Background: an optimization exercise with open tools, aiming at small area and a short achievable clock period. Do not read the settings as production practice.
The RTL was checked by simulation tests, not by an equivalence proof against the original design.

==> inputs of job 1702 <==
Design mac_pipe_nxn, start of the top module:
module mac_pipe_nxn #(
    parameter int unsigned DW    = 32,
    parameter int unsigned LAT   = 3,
    parameter int unsigned GUARD = 8
) (
    input  logic                  i_clk,
    input  logic                  i_rstn,
    input  logic                  i_valid,
    output logic                  o_ready,
    input  logic                  i_multa_ns,
    input  logic                  i_multb_ns,
    input  logic [DW-1:0]         i_multa,
    input  logic [DW-1:0]         i_multb,
    input  logic                  i_acc_en,
    input  logic                  i_acc_clr,
    output logic                  o_valid,
    input  logic                  i_ready,
    output logic [2*DW-1:0]       o_product,
    output logic [2*DW+GUARD-1:0] o_acc,
    output logic                  o_acc_ovf
);
    logic advance;
    assign advance = !(o_valid && !i_ready);
    assign o_ready = advance;
    logic        r1_vld;
    logic [31:0] r1_a_n, r1_a;
    logic        r1_ea_n, r1_ea, r1_sxen, r1_en, r1_clr;
    logic [16:0] r1_p1, r1_m1, r1_corr;
    logic [15:0] r1_p2;
    logic [16:0] rc;
    assign rc[0] = 1'b0;
  ...
clock: 12.5 ns
lec_check: 0
abc_area: 1
cap_margin: 0
core_margin: 2
core_utilization: 60
slew_margin: 0
synth_hierarchical: 1
synth_minimum_keep_size: 0
standard.sh (not shown) runs the stock make flow with config.mk's settings and CLKGATE_MAP_FILE= SYNTH_SCRIPT=/design/flow/synth_recipe.tcl, a recipe that flattens the netlist after the stock synthesis.
==> flow/flow/run.sh <==
#!/bin/bash
# Layout flow: the standard flow (standard.sh runs every ORFS step from synthesis to
# finish) with these settings changed:
#  - the ports are buffered with sky130_fd_sc_hd__buf_1 cells (buffer_ports -buffer_cell);
#  - the timing repair steps aim for 7.1 ns of setup slack (SETUP_SLACK_MARGIN);
#  - clock tree synthesis: -sink_clustering_enable -repair_clock_nets -buf_list sky130_fd_sc_hd__clkbuf_4 -dont_use_dummy_load -sink_clustering_size 8 -sink_clustering_max_diameter 50
# The constraints (clock period, input and output delays, loads) are the standard flow's, unchanged.
# make's output goes to make_finish.log; each ORFS step logs to orfs/logs/.
set -euo pipefail
bash standard.sh "BUFFER_PORTS_ARGS=-buffer_cell sky130_fd_sc_hd__buf_1" "SETUP_SLACK_MARGIN=7.1" \
  "CTS_ARGS=-sink_clustering_enable -repair_clock_nets -buf_list sky130_fd_sc_hd__clkbuf_4 -dont_use_dummy_load -sink_clustering_size 8 -sink_clustering_max_diameter 50" finish > make_finish.log 2>&1
==> job 5145: changes against job 1702 <==
--- a/flow/flow/run.sh
+++ b/flow/flow/run.sh
@@ -4,3 +4,3 @@
 #  - the ports are buffered with sky130_fd_sc_hd__buf_1 cells (buffer_ports -buffer_cell);
-#  - the timing repair steps aim for 7.1 ns of setup slack (SETUP_SLACK_MARGIN);
+#  - the timing repair steps aim for 7.15 ns of setup slack (SETUP_SLACK_MARGIN);
 #  - clock tree synthesis: -sink_clustering_enable -repair_clock_nets -buf_list sky130_fd_sc_hd__clkbuf_4 -dont_use_dummy_load -sink_clustering_size 8 -sink_clustering_max_diameter 50
@@ -9,3 +9,3 @@
 set -euo pipefail
-bash standard.sh "BUFFER_PORTS_ARGS=-buffer_cell sky130_fd_sc_hd__buf_1" "SETUP_SLACK_MARGIN=7.1" \
+bash standard.sh "BUFFER_PORTS_ARGS=-buffer_cell sky130_fd_sc_hd__buf_1" "SETUP_SLACK_MARGIN=7.15" \
   "CTS_ARGS=-sink_clustering_enable -repair_clock_nets -buf_list sky130_fd_sc_hd__clkbuf_4 -dont_use_dummy_load -sink_clustering_size 8 -sink_clustering_max_diameter 50" finish > make_finish.log 2>&1
==> job 2168: changes against job 1702 <==
--- a/flow/flow/run.sh
+++ b/flow/flow/run.sh
@@ -4,3 +4,3 @@
 #  - the ports are buffered with sky130_fd_sc_hd__buf_1 cells (buffer_ports -buffer_cell);
-#  - the timing repair steps aim for 7.1 ns of setup slack (SETUP_SLACK_MARGIN);
+#  - the timing repair steps aim for 7.2 ns of setup slack (SETUP_SLACK_MARGIN);
 #  - clock tree synthesis: -sink_clustering_enable -repair_clock_nets -buf_list sky130_fd_sc_hd__clkbuf_4 -dont_use_dummy_load -sink_clustering_size 8 -sink_clustering_max_diameter 50
@@ -9,3 +9,3 @@
 set -euo pipefail
-bash standard.sh "BUFFER_PORTS_ARGS=-buffer_cell sky130_fd_sc_hd__buf_1" "SETUP_SLACK_MARGIN=7.1" \
+bash standard.sh "BUFFER_PORTS_ARGS=-buffer_cell sky130_fd_sc_hd__buf_1" "SETUP_SLACK_MARGIN=7.2" \
   "CTS_ARGS=-sink_clustering_enable -repair_clock_nets -buf_list sky130_fd_sc_hd__clkbuf_4 -dont_use_dummy_load -sink_clustering_size 8 -sink_clustering_max_diameter 50" finish > make_finish.log 2>&1
==> impl_metrics.env <==
export IMPL_r2r_slack_ps=7130
export IMPL_final_cell_mix="nor2_1, nand2_1, fa_1"
export IMPL_wl_met2_mm=53.4
export IMPL_track_usage=0.392
export IMPL_final_setup_skew_ps=80.5
export IMPL_period_share=0.430
export IMPL_drt_total_wl_mm=123
export IMPL_nonClockBufferCount=312
export IMPL_highest_layer="met4"
export IMPL_run_status="timing/DRC/antenna clean"
export IMPL_stdcell_count=4679
export IMPL_via_per_inst=6.76
export IMPL_firstDrtPassIters=8
[end of results for job 1702]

----

> _ACTIVITY_
All of the records must be repeated exactly.

> _OUTPUT FOR THIS TASK_
Background: an optimization exercise with open tools, aiming at small area and a short achievable clock period. Do not read the settings as production practice.
The RTL was checked by simulation tests, not by an equivalence proof against the original design.

==> inputs of job 1702 <==
Design mac_pipe_nxn, start of the top module:
module mac_pipe_nxn #(
    parameter int unsigned DW    = 32,
    parameter int unsigned LAT   = 3,
    parameter int unsigned GUARD = 8
) (
    input  logic                  i_clk,
    input  logic                  i_rstn,
    input  logic                  i_valid,
    output logic                  o_ready,
    input  logic                  i_multa_ns,
    input  logic                  i_multb_ns,
    input  logic [DW-1:0]         i_multa,
    input  logic [DW-1:0]         i_multb,
    input  logic                  i_acc_en,
    input  logic                  i_acc_clr,
    output logic                  o_valid,
    input  logic                  i_ready,
    output logic [2*DW-1:0]       o_product,
    output logic [2*DW+GUARD-1:0] o_acc,
    output logic                  o_acc_ovf
);
    logic advance;
    assign advance = !(o_valid && !i_ready);
    assign o_ready = advance;
    logic        r1_vld;
    logic [31:0] r1_a_n, r1_a;
    logic        r1_ea_n, r1_ea, r1_sxen, r1_en, r1_clr;
    logic [16:0] r1_p1, r1_m1, r1_corr;
    logic [15:0] r1_p2;
    logic [16:0] rc;
    assign rc[0] = 1'b0;
  ...
clock: 12.5 ns
lec_check: 0
abc_area: 1
cap_margin: 0
core_margin: 2
core_utilization: 60
slew_margin: 0
synth_hierarchical: 1
synth_minimum_keep_size: 0
standard.sh (not shown) runs the stock make flow with config.mk's settings and CLKGATE_MAP_FILE= SYNTH_SCRIPT=/design/flow/synth_recipe.tcl, a recipe that flattens the netlist after the stock synthesis.
==> flow/flow/run.sh <==
#!/bin/bash
# Layout flow: the standard flow (standard.sh runs every ORFS step from synthesis to
# finish) with these settings changed:
#  - the ports are buffered with sky130_fd_sc_hd__buf_1 cells (buffer_ports -buffer_cell);
#  - the timing repair steps aim for 7.1 ns of setup slack (SETUP_SLACK_MARGIN);
#  - clock tree synthesis: -sink_clustering_enable -repair_clock_nets -buf_list sky130_fd_sc_hd__clkbuf_4 -dont_use_dummy_load -sink_clustering_size 8 -sink_clustering_max_diameter 50
# The constraints (clock period, input and output delays, loads) are the standard flow's, unchanged.
# make's output goes to make_finish.log; each ORFS step logs to orfs/logs/.
set -euo pipefail
bash standard.sh "BUFFER_PORTS_ARGS=-buffer_cell sky130_fd_sc_hd__buf_1" "SETUP_SLACK_MARGIN=7.1" \
  "CTS_ARGS=-sink_clustering_enable -repair_clock_nets -buf_list sky130_fd_sc_hd__clkbuf_4 -dont_use_dummy_load -sink_clustering_size 8 -sink_clustering_max_diameter 50" finish > make_finish.log 2>&1
==> job 5145: changes against job 1702 <==
--- a/flow/flow/run.sh
+++ b/flow/flow/run.sh
@@ -4,3 +4,3 @@
 #  - the ports are buffered with sky130_fd_sc_hd__buf_1 cells (buffer_ports -buffer_cell);
-#  - the timing repair steps aim for 7.1 ns of setup slack (SETUP_SLACK_MARGIN);
+#  - the timing repair steps aim for 7.15 ns of setup slack (SETUP_SLACK_MARGIN);
 #  - clock tree synthesis: -sink_clustering_enable -repair_clock_nets -buf_list sky130_fd_sc_hd__clkbuf_4 -dont_use_dummy_load -sink_clustering_size 8 -sink_clustering_max_diameter 50
@@ -9,3 +9,3 @@
 set -euo pipefail
-bash standard.sh "BUFFER_PORTS_ARGS=-buffer_cell sky130_fd_sc_hd__buf_1" "SETUP_SLACK_MARGIN=7.1" \
+bash standard.sh "BUFFER_PORTS_ARGS=-buffer_cell sky130_fd_sc_hd__buf_1" "SETUP_SLACK_MARGIN=7.15" \
   "CTS_ARGS=-sink_clustering_enable -repair_clock_nets -buf_list sky130_fd_sc_hd__clkbuf_4 -dont_use_dummy_load -sink_clustering_size 8 -sink_clustering_max_diameter 50" finish > make_finish.log 2>&1
==> job 2168: changes against job 1702 <==
--- a/flow/flow/run.sh
+++ b/flow/flow/run.sh
@@ -4,3 +4,3 @@
 #  - the ports are buffered with sky130_fd_sc_hd__buf_1 cells (buffer_ports -buffer_cell);
-#  - the timing repair steps aim for 7.1 ns of setup slack (SETUP_SLACK_MARGIN);
+#  - the timing repair steps aim for 7.2 ns of setup slack (SETUP_SLACK_MARGIN);
 #  - clock tree synthesis: -sink_clustering_enable -repair_clock_nets -buf_list sky130_fd_sc_hd__clkbuf_4 -dont_use_dummy_load -sink_clustering_size 8 -sink_clustering_max_diameter 50
@@ -9,3 +9,3 @@
 set -euo pipefail
-bash standard.sh "BUFFER_PORTS_ARGS=-buffer_cell sky130_fd_sc_hd__buf_1" "SETUP_SLACK_MARGIN=7.1" \
+bash standard.sh "BUFFER_PORTS_ARGS=-buffer_cell sky130_fd_sc_hd__buf_1" "SETUP_SLACK_MARGIN=7.2" \
   "CTS_ARGS=-sink_clustering_enable -repair_clock_nets -buf_list sky130_fd_sc_hd__clkbuf_4 -dont_use_dummy_load -sink_clustering_size 8 -sink_clustering_max_diameter 50" finish > make_finish.log 2>&1
==> impl_metrics.env <==
export IMPL_r2r_slack_ps=7130
export IMPL_final_cell_mix="nor2_1, nand2_1, fa_1"
export IMPL_wl_met2_mm=53.4
export IMPL_track_usage=0.392
export IMPL_final_setup_skew_ps=80.5
export IMPL_period_share=0.430
export IMPL_drt_total_wl_mm=123
export IMPL_nonClockBufferCount=312
export IMPL_highest_layer="met4"
export IMPL_run_status="timing/DRC/antenna clean"
export IMPL_stdcell_count=4679
export IMPL_via_per_inst=6.76
export IMPL_firstDrtPassIters=8
[end of results for job 1702]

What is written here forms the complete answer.